Input material
--- src/rtl/bist_launcher.sv ---
// bist_launcher: host-side initiator for the memory BIST start/status/done handshake.
// Build option: define BIST_STOP_ON_FAIL_EN to end a request at the first failing run.
module bist_launcher #(
   parameter int RUNS_W  = 4,
   parameter int TIMEOUT = 1024
) (
   input  logic              clk,
   input  logic              rst,
   input  logic              req,
   input  logic [RUNS_W-1:0] num_runs,
   output logic              bist_start,
   input  logic              bist_status,
   input  logic              bist_done,
   output logic              busy,
   output logic              result_valid,
   output logic              pass,
   output logic [RUNS_W-1:0] fail_count,
   output logic              timeout_err
);

   typedef enum logic [2:0] {IDLE, START, WAIT, GAP, REPORT} state_t;

   localparam logic [15:0] TIMER_LAST = 16'(TIMEOUT - 1);

   state_t            state, state_nxt;
   logic              done_q;
   logic              done_rise;
   logic [15:0]       timer, timer_nxt;
   logic [RUNS_W-1:0] runs_tgt, runs_tgt_nxt;
   logic [RUNS_W-1:0] runs_done, runs_done_nxt;
   logic [RUNS_W-1:0] runs_inc;
   logic [RUNS_W-1:0] fail_inc, fail_nxt;
   logic              busy_nxt, pass_nxt, timeout_nxt;
   logic              run_last, end_req;

   function automatic logic [RUNS_W-1:0] sat_inc(input logic [RUNS_W-1:0] cnt, input logic inc);
      if (&cnt)
         return cnt;
      return cnt + RUNS_W'(inc);
   endfunction

   assign done_rise = bist_done & ~done_q;
   assign runs_inc  = runs_done + RUNS_W'(1);
   assign run_last  = (runs_inc == runs_tgt);
   assign fail_inc  = sat_inc(fail_count, bist_status);

`ifdef BIST_STOP_ON_FAIL_EN
   assign end_req = run_last | bist_status;
`else
   assign end_req = run_last;
`endif

   assign bist_start   = (state == START);
   assign result_valid = (state == REPORT);

   always_ff @(posedge clk or negedge rst) begin
      if (!rst) begin
         state       <= IDLE;
         done_q      <= 1'b0;
         timer       <= '0;
         runs_tgt    <= '0;
         runs_done   <= '0;
         busy        <= 1'b0;
         pass        <= 1'b0;
         fail_count  <= '0;
         timeout_err <= 1'b0;
      end else begin
         state       <= state_nxt;
         done_q      <= bist_done;
         timer       <= timer_nxt;
         runs_tgt    <= runs_tgt_nxt;
         runs_done   <= runs_done_nxt;
         busy        <= busy_nxt;
         pass        <= pass_nxt;
         fail_count  <= fail_nxt;
         timeout_err <= timeout_nxt;
      end
   end

   always_comb begin
      state_nxt     = state;
      timer_nxt     = timer;
      runs_tgt_nxt  = runs_tgt;
      runs_done_nxt = runs_done;
      busy_nxt      = busy;
      pass_nxt      = pass;
      fail_nxt      = fail_count;
      timeout_nxt   = timeout_err;

      case (state)
         IDLE: begin
            if (req) begin
               runs_tgt_nxt  = (num_runs == '0) ? RUNS_W'(1) : num_runs;
               runs_done_nxt = '0;
               pass_nxt      = 1'b0;
               fail_nxt      = '0;
               timeout_nxt   = 1'b0;
               busy_nxt      = 1'b1;
               state_nxt     = START;
            end
         end
         START: begin
            timer_nxt = '0;
            state_nxt = WAIT;
         end
         WAIT: begin
            timer_nxt = timer + 16'd1;
            // A completion on the timeout cycle takes priority over the abort.
            if (done_rise) begin
               fail_nxt      = fail_inc;
               runs_done_nxt = runs_inc;
               if (end_req) begin
                  pass_nxt  = (fail_inc == '0);
                  state_nxt = REPORT;
               end else begin
                  state_nxt = GAP;
               end
            end else if (timer == TIMER_LAST) begin
               timeout_nxt = 1'b1;
               pass_nxt    = 1'b0;
               state_nxt   = REPORT;
            end
         end
         GAP: begin
            state_nxt = START;
         end
         REPORT: begin
            busy_nxt  = 1'b0;
            state_nxt = IDLE;
         end
         default: begin
            state_nxt = IDLE;
         end
      endcase
   end

endmodule

--- config.mk ---
export PLATFORM = sky130hd
export DESIGN_NAME = bist_launcher
export DESIGN_NICKNAME = d
export VERILOG_FILES = /design/src/rtl/bist_launcher.sv
export SDC_FILE = /design/constraint.sdc
export NUM_CORES = 1
export LEC_CHECK = 0
export ABC_AREA = 1
export ABC_CLOCK_PERIOD_IN_PS = 3230
export CORE_MARGIN = 1.5
export CORE_UTILIZATION = 40
export CTS_CLUSTER_SIZE = 28
export DETAILED_ROUTE_END_ITERATION = 16
export SYNTH_ARGS = -nofsm -noshare
export SYNTH_HDL_FRONTEND = slang
export SYNTH_SLANG_ARGS = --single-unit
--- constraint.sdc ---
create_clock -name clk -period 3.23 [get_ports clk]
set_input_delay 0.646 -clock clk [delete_from_list [all_inputs] [get_ports clk]]
set_output_delay 0.646 -clock clk [all_outputs]
set_load 0.1 [all_outputs]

Work to be completed
Could you repeat exactly the lines above from the line with "always_comb begin" up to and including the line with "REPORT: begin", and only those?

Solution to the problem
   always_comb begin
      state_nxt     = state;
      timer_nxt     = timer;
      runs_tgt_nxt  = runs_tgt;
      runs_done_nxt = runs_done;
      busy_nxt      = busy;
      pass_nxt      = pass;
      fail_nxt      = fail_count;
      timeout_nxt   = timeout_err;

      case (state)
         IDLE: begin
            if (req) begin
               runs_tgt_nxt  = (num_runs == '0) ? RUNS_W'(1) : num_runs;
               runs_done_nxt = '0;
               pass_nxt      = 1'b0;
               fail_nxt      = '0;
               timeout_nxt   = 1'b0;
               busy_nxt      = 1'b1;
               state_nxt     = START;
            end
         end
         START: begin
            timer_nxt = '0;
            state_nxt = WAIT;
         end
         WAIT: begin
            timer_nxt = timer + 16'd1;
            // A completion on the timeout cycle takes priority over the abort.
            if (done_rise) begin
               fail_nxt      = fail_inc;
               runs_done_nxt = runs_inc;
               if (end_req) begin
                  pass_nxt  = (fail_inc == '0);
                  state_nxt = REPORT;
               end else begin
                  state_nxt = GAP;
               end
            end else if (timer == TIMER_LAST) begin
               timeout_nxt = 1'b1;
               pass_nxt    = 1'b0;
               state_nxt   = REPORT;
            end
         end
         GAP: begin
            state_nxt = START;
         end
         REPORT: begin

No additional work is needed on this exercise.